When the size of the map can be predicted in advance, as it almost always can
be for indoor environments, the map can be broken up into a set of square cells of
equal size. Some researchers have proposed non-square tessellations, but from here
on in this thesis it is assumed that a square grid is used.
Overlaying a grid onto Figure 8 might result in a map like Figure 9. The solid
black lines (which are a little hard to see) are the original walls and the map grid is
shown in light grey. Because the map grid resolution is relatively coarse, the dark
grey walls in this map are much thicker than the real walls, which results in thinner
corridors. This could be a problem for a large robot that relied on the map to decide
if an area was passable or not.
Figure 9 – Metric map based on a square grid
Also, notice that the grid walls appear to be offset slightly from the real walls
because the grid does not fit the walls exactly and the cells do not line up with the
real walls. In fact, in maps generated by a robot, it is very common for the walls not
to align with the grid. Small errors in the robot’s position, or arithmetic round-off
errors, can result in wall cells falling over from one cell to the adjacent one. This
results in walls that have ‘jaggies’ even though they should be straight.

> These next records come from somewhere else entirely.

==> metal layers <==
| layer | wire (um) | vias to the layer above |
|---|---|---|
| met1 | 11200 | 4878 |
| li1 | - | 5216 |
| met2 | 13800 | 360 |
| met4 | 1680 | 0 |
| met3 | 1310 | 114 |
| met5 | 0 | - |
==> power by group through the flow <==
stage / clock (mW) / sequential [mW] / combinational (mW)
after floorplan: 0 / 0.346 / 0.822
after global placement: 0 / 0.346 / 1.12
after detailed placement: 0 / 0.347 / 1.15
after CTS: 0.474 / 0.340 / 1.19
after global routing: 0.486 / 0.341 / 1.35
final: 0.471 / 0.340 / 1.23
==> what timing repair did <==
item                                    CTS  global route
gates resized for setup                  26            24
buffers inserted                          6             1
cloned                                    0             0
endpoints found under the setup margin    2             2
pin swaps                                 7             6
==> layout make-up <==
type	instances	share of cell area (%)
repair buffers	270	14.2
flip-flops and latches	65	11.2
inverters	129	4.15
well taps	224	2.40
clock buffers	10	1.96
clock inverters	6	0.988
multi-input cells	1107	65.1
File: config.mk
export PLATFORM = sky130hd
export DESIGN_NAME = ddo_div
export DESIGN_NICKNAME = d
export VERILOG_FILES = /design/src/ddo_pkg.sv /design/src/ddo_div.sv
export SDC_FILE = /design/constraint.sdc
export NUM_CORES = 1
export LEC_CHECK = 0
export BUFFER_PORTS_ARGS = -buffer_cell sky130_fd_sc_hd__buf_4
export CAP_MARGIN = 10
export CORE_MARGIN = 5
export CORE_UTILIZATION = 45
export CTS_BUF_LIST = sky130_fd_sc_hd__clkbuf_8
export DETAILED_ROUTE_END_ITERATION = 8
export HOLD_SLACK_MARGIN = 0.03
export PLACE_DENSITY = 0.66
export SLEW_MARGIN = 20
export SYNTH_ARGS = -nofsm -noshare
export SYNTH_HDL_FRONTEND = slang
export SYNTH_SLANG_ARGS = --single-unit
File: constraint.sdc
create_clock -name aclk -period 4.35 [get_ports aclk]
set_clock_uncertainty 0.2 [all_clocks]
set_input_delay 0.2175 -clock aclk [delete_from_list [all_inputs] [get_ports aclk]]
set_output_delay 0.2175 -clock aclk [all_outputs]
set_load 0.01 [all_outputs]
File: src/ddo_pkg.sv
// shared types, constants and functions for the differential drive odometry block
`default_nettype none

package ddo_pkg;

    localparam int PosW        = 32;
    localparam int DeltaW      = 33;
    localparam int DiffW       = 34;
    localparam int AxisW       = 20;
    localparam int ThrW        = 16;
    localparam int CfgIdxW     = 8;
    localparam int CfgDataW    = 32;
    localparam int DivW        = 62;
    localparam int CordW       = 34;
    localparam int ProdW       = 2 * CordW;
    localparam int CordicSteps = 30;
    localparam int StepW       = 5;
    localparam int YawShift    = 28;
    localparam int QueueDepthDefault = 2;

    localparam logic [AxisW-1:0] AXIS_RESET = 20'd30147;
    localparam logic [ThrW-1:0]  THR_RESET  = 16'd66;

    localparam logic [CfgIdxW-1:0] CFG_AXIS_LENGTH        = 8'd0;
    localparam logic [CfgIdxW-1:0] CFG_STRAIGHT_THRESHOLD = 8'd1;

    localparam logic [DivW-1:0]         TWO_PI_DIV  = 62'd3373259426;
    localparam logic signed [CordW-1:0] TWO_PI_Q29  = 34'sd3373259426;
    localparam logic signed [CordW-1:0] PI_Q29      = 34'sd1686629713;
    localparam logic signed [CordW-1:0] HALF_PI_Q29 = 34'sd843314857;
    localparam logic signed [CordW-1:0] CORDIC_GAIN = 34'sd652032874;
    localparam logic signed [CordW-1:0] Q30_ONE     = 34'sd1073741824;
    // 2^62 / two pi in Q29, rounded down so the quotient estimate never overshoots
    localparam logic signed [CordW-1:0] RECIP_2PI   = 34'sd1367130550;

    typedef enum logic [1:0] {
        KIND_INCOMPLETE,
        KIND_STRAIGHT,
        KIND_ARC
    } ddo_kind_t;

    typedef struct packed {
        ddo_kind_t                 kind;
        logic signed [DeltaW-1:0]  dl;
        logic signed [DeltaW-1:0]  dr;
    } ddo_entry_t;

    typedef struct packed {
        logic            start;
        logic [DivW-1:0] dividend;
        logic [DivW-1:0] divisor;
    } ddo_div_req_t;

    typedef struct packed {
        logic            busy;
        logic [DivW-1:0] quot;
    } ddo_div_rsp_t;

    typedef enum logic [3:0] {
        B_IDLE,
        B_YAW,
        B_RCP,
        B_QM,
        B_SUB,
        B_MOD,
        B_CORDIC,
        B_FIX,
        B_MSC,
        B_MSS,
        B_RAD,
        B_MXH,
        B_MXL,
        B_MYH,
        B_MYL,
        B_FIN
    } ddo_state_t;

    // atan(2^-i) in Q30
    function automatic logic [CordW-1:0] atan_q30(input logic [StepW-1:0] i);
        logic [CordW-1:0] v;
        case (i)
            5'd0:  v = 34'd843314856;
            5'd1:  v = 34'd497837829;
            5'd2:  v = 34'd263043836;
            5'd3:  v = 34'd133525158;
            5'd4:  v = 34'd67021686;
            5'd5:  v = 34'd33543515;
            5'd6:  v = 34'd16775850;
            5'd7:  v = 34'd8388437;
            5'd8:  v = 34'd4194282;
            5'd9:  v = 34'd2097149;
            5'd10: v = 34'd1048575;
            5'd11: v = 34'd524287;
            5'd12: v = 34'd262143;
            5'd13: v = 34'd131071;
            5'd14: v = 34'd65535;
            5'd15: v = 34'd32767;
            5'd16: v = 34'd16383;
            5'd17: v = 34'd8191;
            5'd18: v = 34'd4095;
            5'd19: v = 34'd2047;
            5'd20: v = 34'd1023;
            5'd21: v = 34'd511;
            5'd22: v = 34'd255;
            5'd23: v = 34'd127;
            5'd24: v = 34'd63;
            5'd25: v = 34'd31;
            5'd26: v = 34'd15;
            5'd27: v = 34'd8;
            5'd28: v = 34'd4;
            5'd29: v = 34'd2;
            default: v = '0;
        endcase
        return v;
    endfunction

    // magnitude with sign applied, saturated to 32 bit signed
    function automatic logic [PosW-1:0] sat_mag(input logic [63:0] r, input logic neg);
        logic [PosW-1:0] v;
        if (neg) begin
            v = (r > 64'h0000_0000_8000_0000) ? 32'h8000_0000 : (32'd0 - r[PosW-1:0]);
        end else begin
            v = (r > 64'h0000_0000_7FFF_FFFF) ? 32'h7FFF_FFFF : r[PosW-1:0];
        end
        return v;
    endfunction

    function automatic logic [PosW-1:0] clamp_q30(input logic signed [CordW-1:0] v);
        logic signed [CordW-1:0] c;
        if (v > Q30_ONE) begin
            c = Q30_ONE;
        end else if (v < -Q30_ONE) begin
            c = -Q30_ONE;
        end else begin
            c = v;
        end
        return c[PosW-1:0];
    endfunction

endpackage

`default_nettype wire

File: src/ddo_div.sv
// restoring unsigned divider, one quotient bit per cycle
`default_nettype none

module ddo_div (
    input  wire logic                  aclk,
    input  wire logic                  aresetn,
    input  wire ddo_pkg::ddo_div_req_t req,
    output ddo_pkg::ddo_div_rsp_t      rsp
);
    import ddo_pkg::*;

    localparam int CntW = $clog2(DivW);

    logic            busy_reg, busy_next;
    logic [CntW-1:0] cnt_reg, cnt_next;
    logic [DivW-1:0] rem_reg, rem_next;
    logic [DivW-1:0] quot_reg, quot_next;
    logic [DivW-1:0] divisor_reg, divisor_next;
    logic [DivW:0]   shifted, trial;

    assign rsp.busy = busy_reg;
    assign rsp.quot = quot_reg;

    always_comb begin
        shifted      = {rem_reg, quot_reg[DivW-1]};
        trial        = shifted - {1'b0, divisor_reg};
        busy_next    = busy_reg;
        cnt_next     = cnt_reg;
        rem_next     = rem_reg;
        quot_next    = quot_reg;
        divisor_next = divisor_reg;
        if (req.start) begin
            busy_next    = 1'b1;
            cnt_next     = '0;
            rem_next     = '0;
            quot_next    = req.dividend;
            divisor_next = req.divisor;
        end else if (busy_reg) begin
            if (!trial[DivW]) begin
                rem_next  = trial[DivW-1:0];
                quot_next = {quot_reg[DivW-2:0], 1'b1};
            end else begin
                rem_next  = shifted[DivW-1:0];
                quot_next = {quot_reg[DivW-2:0], 1'b0};
            end
            cnt_next = cnt_reg + 1'b1;
            if (cnt_reg == CntW'(DivW - 1)) begin
                busy_next = 1'b0;
            end
        end
    end

    always_ff @(posedge aclk) begin
        rem_reg     <= rem_next;
        quot_reg    <= quot_next;
        divisor_reg <= divisor_next;
        cnt_reg     <= cnt_next;
    end

    always_ff @(posedge aclk) begin
        if (!aresetn) begin
            busy_reg <= 1'b0;
        end else begin
            busy_reg <= busy_next;
        end
    end

endmodule

`default_nettype wire

# Word-level counts from Yosys, hierarchy flattened
# Cells that the tools add are included.
# totals
word_cells	16
n_memories	0
inputBits	127
reg_bits	193
latchBits	0
out_inout_bits	63
ram_bits	0
romBits	0
# op_classes
shift	0
n_bitwise	0
n_reduce_logical	1
order_cmp	0
n_mux	7
div_mod_pow	0
addsub	2
n_eq_ne	1
n_mul	0
# op_table
op	count
$mux 62	3
$sub 63x62->63	1
$add 6x1->6 const B	1
$eq 6x6->1 const B	1
$mux 1	4
$reduce_bool 2->1	1

# Logic depth before layout (Yosys ltp)
# depth
ltp_word	4
depth_mapped	15
mapped_depth_nobuf	13

# Worst setup path after synthesis
# Ideal clock, no wire load.
# synth_path
kind	reg2reg
from	reg quot_reg[61]
to	reg rem_reg[40]
arrival_time_ns	3.354
setup_ns	0.088
path_slack_ns	0.708
period_less_slack_ns	3.642
stages_incl_launch_ff	15
t_required_ns	4.062
cell_sequence	edfxtp_1 inv_1 ha_1 fa_1 nand2b_1 a21o_1 a211o_1 a2111oi_4 nor3_4 a211oi_4 o31a_4 nor3_4 buf_2 or3_1 a311oi_2
# synth_via
elab_chain_cells	2
# synth_lines
element	line_no	rtl
start, declared	ddo_div.sv:17	logic [DivW-1:0] quot_reg, quot_next;
start signal, assigned	ddo_div.sv:55	quot_reg <= quot_next;
$sub 63x62->63	ddo_div.sv:26	trial = shifted - {1'b0, divisor_reg};
$mux 62	ddo_div.sv:39	if (!trial[DivW]) begin
end signal, assigned	ddo_div.sv:54	rem_reg <= rem_next;
end, declared	ddo_div.sv:16	logic [DivW-1:0] rem_reg, rem_next;
# Every way passes these cells.
# A chain may end at the register's enable or synchronous reset.

# Final worst setup path
# layout_path
from	reg quot_reg[61]
to	reg rem_reg[53]
# Same word-level chain as after synthesis.

==> impl_metrics.yaml <==
route:
  wire_per_inst_um: 17.74
  dr.pass1.iters: 5
  totalWireLength_um: 33030
  drc_errors: 0
  initialDrtViolationCount: 790
  vias: 10410
  ant_nets: 0
  via_per_inst: 5.590
place:
  port_buffers: 189
  place_congestion: 0.9364
  placed_cells: 1701
  pre_cts_ws_ps: 69.96
  hpwl_um: 22670
  place_area_um2: 13500
grt:
  grt-ovfl-total: 0
  antenna_found_initial: 0
  grt_pass1_vias: 10410
  grt_max_degree: 143
  grt.total_usage: 0.2186
  grt_pass1_wl_um: 52530
pwr:
  p_leak_nw: 6.230
  pwr-share-comb: 0.329
  p_switching_mw: 1.873
  clockPowerShare: 0.241
  p_sw_frac: 0.3575
  intPower_mw: 3.367
  vdd_ir_drop_max_mv: 0.1934
  power_density_nw_per_um2: 344.3
  p_seq_frac: 0.430
timing:
  whs_ps: 242.2
  report.final.setup_viol: 0
  maxSlewHeadroom: 0.3995
  slew_violations: 0
  worst_pin_slew_ps: 895.9
  period_minus_slack_ps: 4173
  fmax_mhz: 239.6
  setup_slack_ps: 177.0
  hold_viol: 0
  post-route-period-util: 0.9593
  rsz0062_at_grt: "yes"
worst_setup_path:
  worstPathRequired_ps: 4540
  cp-start-kind: "register"
  r2r-start: "quot_reg[61]"
  r2r_slack_ps: 180
  ff2ff_path_depth: 14
  critPathCaptureType: "register"
  timing.rr.end: "rem_reg[53]"
  worstPathMaxFanout: 21
  crit_type: "reg -> reg"
  crit_arrival_ps: 4360
die:
  fp.dieH_um: 171.4
  rows: 59
  start_util: 0.4539
  ios: 190
  die-area_um2: 29390
  design.core.area_um2: 25840
  die_w_um: 171.4
layout:
  diodes: 0
  fill_cells: 2208
  instances_no_fill: 1862
  stdcell_area_um2: 15220
  drive_gt1_frac: 0.2115
  area_growth_pct: 29.73
  finalNetCount: 1706
logic_synthesis:
  synthTopCellsByArea: "edfxtp_1 32%, dfxtp_1 12%, ha_1 6.8%, mux2_2 6.0%, a311oi_1 4.0%"
  synthFlopType: "edfxtp_1"
  synth_nets: 1419
  yosys.area.top_type: "edfxtp_1"
  async_flop_share: 0
  avgSynthCellArea_um2: 9.559
  synth-edff-count: 124
  yosysUniqueCellTypes: 63
  synth_warnings: 0
  ys_ff_latch: 193
  synthCells: 1227
  seq_area_frac_synth: 0.4352
  synth_top_area_frac: 0.3175
  synthesis.area_um2: 11730
clock_network:
  numCtsBuffers: 17
  cts_sinks: 193
  clk_path_buf_depth: 2
  clk_latency_ps: 490
  path_clk_slew_ps: 130
  htree_levels: 4
  clockRootBuffer: "clkbuf_8"
  cts_tree: "yes"
  post_cts_resized: 0
job:
  maxCapViolCount: 0
hold_path:
  holdCritStartpoint: "req[40]"
  hold-path-cell-count: 2
  holdPathEnd: "divisor_reg[40]"
  min_path_type: "in -> reg"
run_status:
  status: "finished, final reports clean"
-- how the worst max path moves through the flow --
stage	cells past startpoint	slack [ps]	endpoint	start
2_1_floorplan	14	710	rem_reg[40]	quot_reg[61]
4_1_cts	13	50	rem_reg[29]	divisor_reg[17]
6_report	14	180	rem_reg[53]	quot_reg[61]
3_3_place_gp	13	190	rem_reg[40]	divisor_reg[13]
5_1_grt	14	-3	rem_reg[3]	quot_reg[61]
3_5_place_dp	13	70	rem_reg[29]	divisor_reg[17]
-- worst max-delay path, cell delays in order (launching register included) --
cell	delay [ps]
edfxtp_1	400
inv_1	60
ha_1	210
fa_1	380
nand2b_1	190
a21o_1	200
a211o_1	340
a2111oi_4	370
nor3_4	110
a211oi_4	290
o31a_4	260
nor3_4	110
buf_12	200
or4b_1	510
a311oi_1	260
-- area by class of cell --
type,instances,area (µm²),area share
multi-input cells,882,6045,0.3973
flip-flops and latches,193,5109,0.3357
repair buffers,334,2889,0.1899
well taps,335,419.2,0.02755
inverters,86,322.8,0.02122
clock buffers,17,234.0,0.01538
clock inverters,15,197.7,0.01299
-- timing repair --
item	in CTS	in global routing
buffers inserted	0	1
endpoints found under the hold margin	158	0
setup endpoints to repair	0	42
hold buffers	126	0
-- logic make-up after synthesis --
family                     after synthesis  synth area share
AOI/OAI and AO/OA                      355            0.2015
and+or+nand+nor                        341            0.1380
DFF                                    193            0.4352
buffers and inverters                  154           0.05302
adders and majority gates               65           0.06998
muxes                                   63           0.06038
xor gates and xnor gates                56           0.04182
-- layout by cell type (no fill, tap or decap), drive strengths merged, types with 2 or more instances in the layout --
master,n
o211ai,11
or4,3
a41oi,2
nor4,2
clkbuf,17
a211o,4
edfxtp,124
nand3,64
nand4,25
a311oi,55
nor2b,7
o21bai,16
and3,10
dlygate4sd3,126
a21oi,94
or3,6
a211oi,8
buf,208
a2111oi,4
and2,6
and4,2
ha,64
mux2,62
nand2b,13
o2111ai,2
a21o,28
clkinv,6
o21ai,98
nor3,22
inv,95
o31ai,7
dfxtp,69
a21boi,5
a31oi,6
xnor2,38
o21a,8
xor2,18
nor2,106
nand2,73
-- layer usage --
layer  vias to the layer above  part of all wire  wire (µm)  track usage
li1                       5105                 -          -            -
met1                      4965              0.44      14470       0.2844
met2                       312              0.48      15990       0.3750
met3                        27             0.067       2225      0.05171
met4                         0             0.010        336      0.04271
met5                         -                 0          0            0
-- cells in the mapped netlist, drive strengths merged, types with 2 or more instances --
cell and count:
a21oi 94, o21ai 97, o31ai 7, nor2 106, nor3 21, and4 2
o21bai 16, a211oi 8, inv 86, or3 6, xor2 18, nor4 2
a31oi 6, a211o 4, a21boi 5, nand4 25, and2 6, o2111ai 2
xnor2 38, nand3 64, nand2 73, edfxtp 124, a41oi 2, buf 25
or4 3, o211ai 11, a21o 28, a311oi 55, mux2 62, a2111oi 4
ha 64, dfxtp 69, nand2b 13, nor2b 7, and3 10, o21a 8
clkbuf 43
-- power by group through the flow --
stage | sequential (mW) | combinational [mW] | clock [mW]
4_1_cts | 2.25 | 1.69 | 1.31
3_5_place_dp | 2.29 | 1.59 | 0
3_3_place_gp | 2.29 | 1.58 | 0
2_1_floorplan | 2.29 | 1.07 | 0
5_1_grt | 2.28 | 1.89 | 1.37
6_report | 2.25 | 1.72 | 1.26
-- through the flow --
step / power, mW / setup TNS, ps / util
after floorplan: 3.361 / 0 / -
after global placement: 3.868 / 0 / 0.5224
after detailed placement: 3.880 / 0 / 0.5224
after CTS: 5.256 / 0 / 0.5879
after global routing: 5.537 / -3.306 / 0.5889
final: 5.240 / 0 / 0.5889
Note: power is estimated with default switching activity, not from simulation.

QUT Faculty of Science and Technology 41
Mapping of Indoor Environments by Robots using Low-cost Vision Sensors Trevor Taylor
There is a large amount of wasted space in the map above. The robot cannot
reach the area outside the building walls. These cells can therefore never be
populated and their contents will always remain ‘unknown’. However, this approach
is simple to implement, easy to understand, and has been in widespread use in the
research community for many years.
2.4.4 Map Building
Building a map is a complex task, especially when the spatial information is
inaccurate. Several approaches have been taken, most of them probabilistic in nature,
such as Maximum Likelihood [Simmons et al. 2000] and Bayesian Filtering
[Dellaert et al. 1999].
Hidden Markov Models (HMMs) have been used [Filliat & Meyer 2000, 2001]
in an attempt to overcome the inherent uncertainty in the robot’s location.
Probabilistic methods using Markov processes (so-called Markov Localization) have
also been widely used and are well documented in a long succession of papers by a
key group of researchers including Thrun, Fox, and Burgard. For examples, see
[Thrun & Bucken 1996, Thrun 1998, Thrun et al. 2000] and in particular the
textbook Probabilistic Robotics [Thrun et al. 2005].
Note that a first-order Markov assumption is almost always made when
building a map. In other words, it is assumed that new information to be added to a
map does not depend on the previous motions of the robot (only the immediately
prior pose), or on the information in cells previously updated in the map. Put
differently, this means that past and future data are considered to be independent in a
statistical sense.
In general this is not true, especially in indoor environments. For instance, if
the robot identifies part of a wall and can determine which direction the wall is
heading in, then it is a fair assumption that it will continue in the same direction. The
robot can actually predict future map information based on prior information. This
prediction uses domain knowledge – knowing that humans build walls that tend to be
long (relative to the size of the robot). Of course the wall must eventually end, but
over much of the length of the wall there is a higher likelihood of finding another
piece of wall than of finding empty space as the robot moves along the wall.
42 Faculty of Science and Technology QUT
Chapter Two Design and Experimentation
[Pérez Lorenzo et al. 2004] explicitly used walls. A Hough transform of the
map was used to obtain a set of straight lines. If they were sufficiently long, these
lines were likely to correspond to walls. When adding new information to the map,
the data was checked to see if it contained extensions to existing walls, and this fact
was used to help localize the robot.
2.4.5 Instantaneous Maps
Assuming that the floor can be extracted from the camera image by some
algorithm (or combination of algorithms), the boundary of the resulting floor
segment in the image can be used to obtain an approximate top-down map of the
floor in front of the robot. The higher a pixel scanline is in the image the further it is
away from the camera. If an accurate metric map is not required, then the pixel
height might be sufficient information.
Badal [Badal et al. 1994] introduced the Instantaneous Obstacle Map (IOM)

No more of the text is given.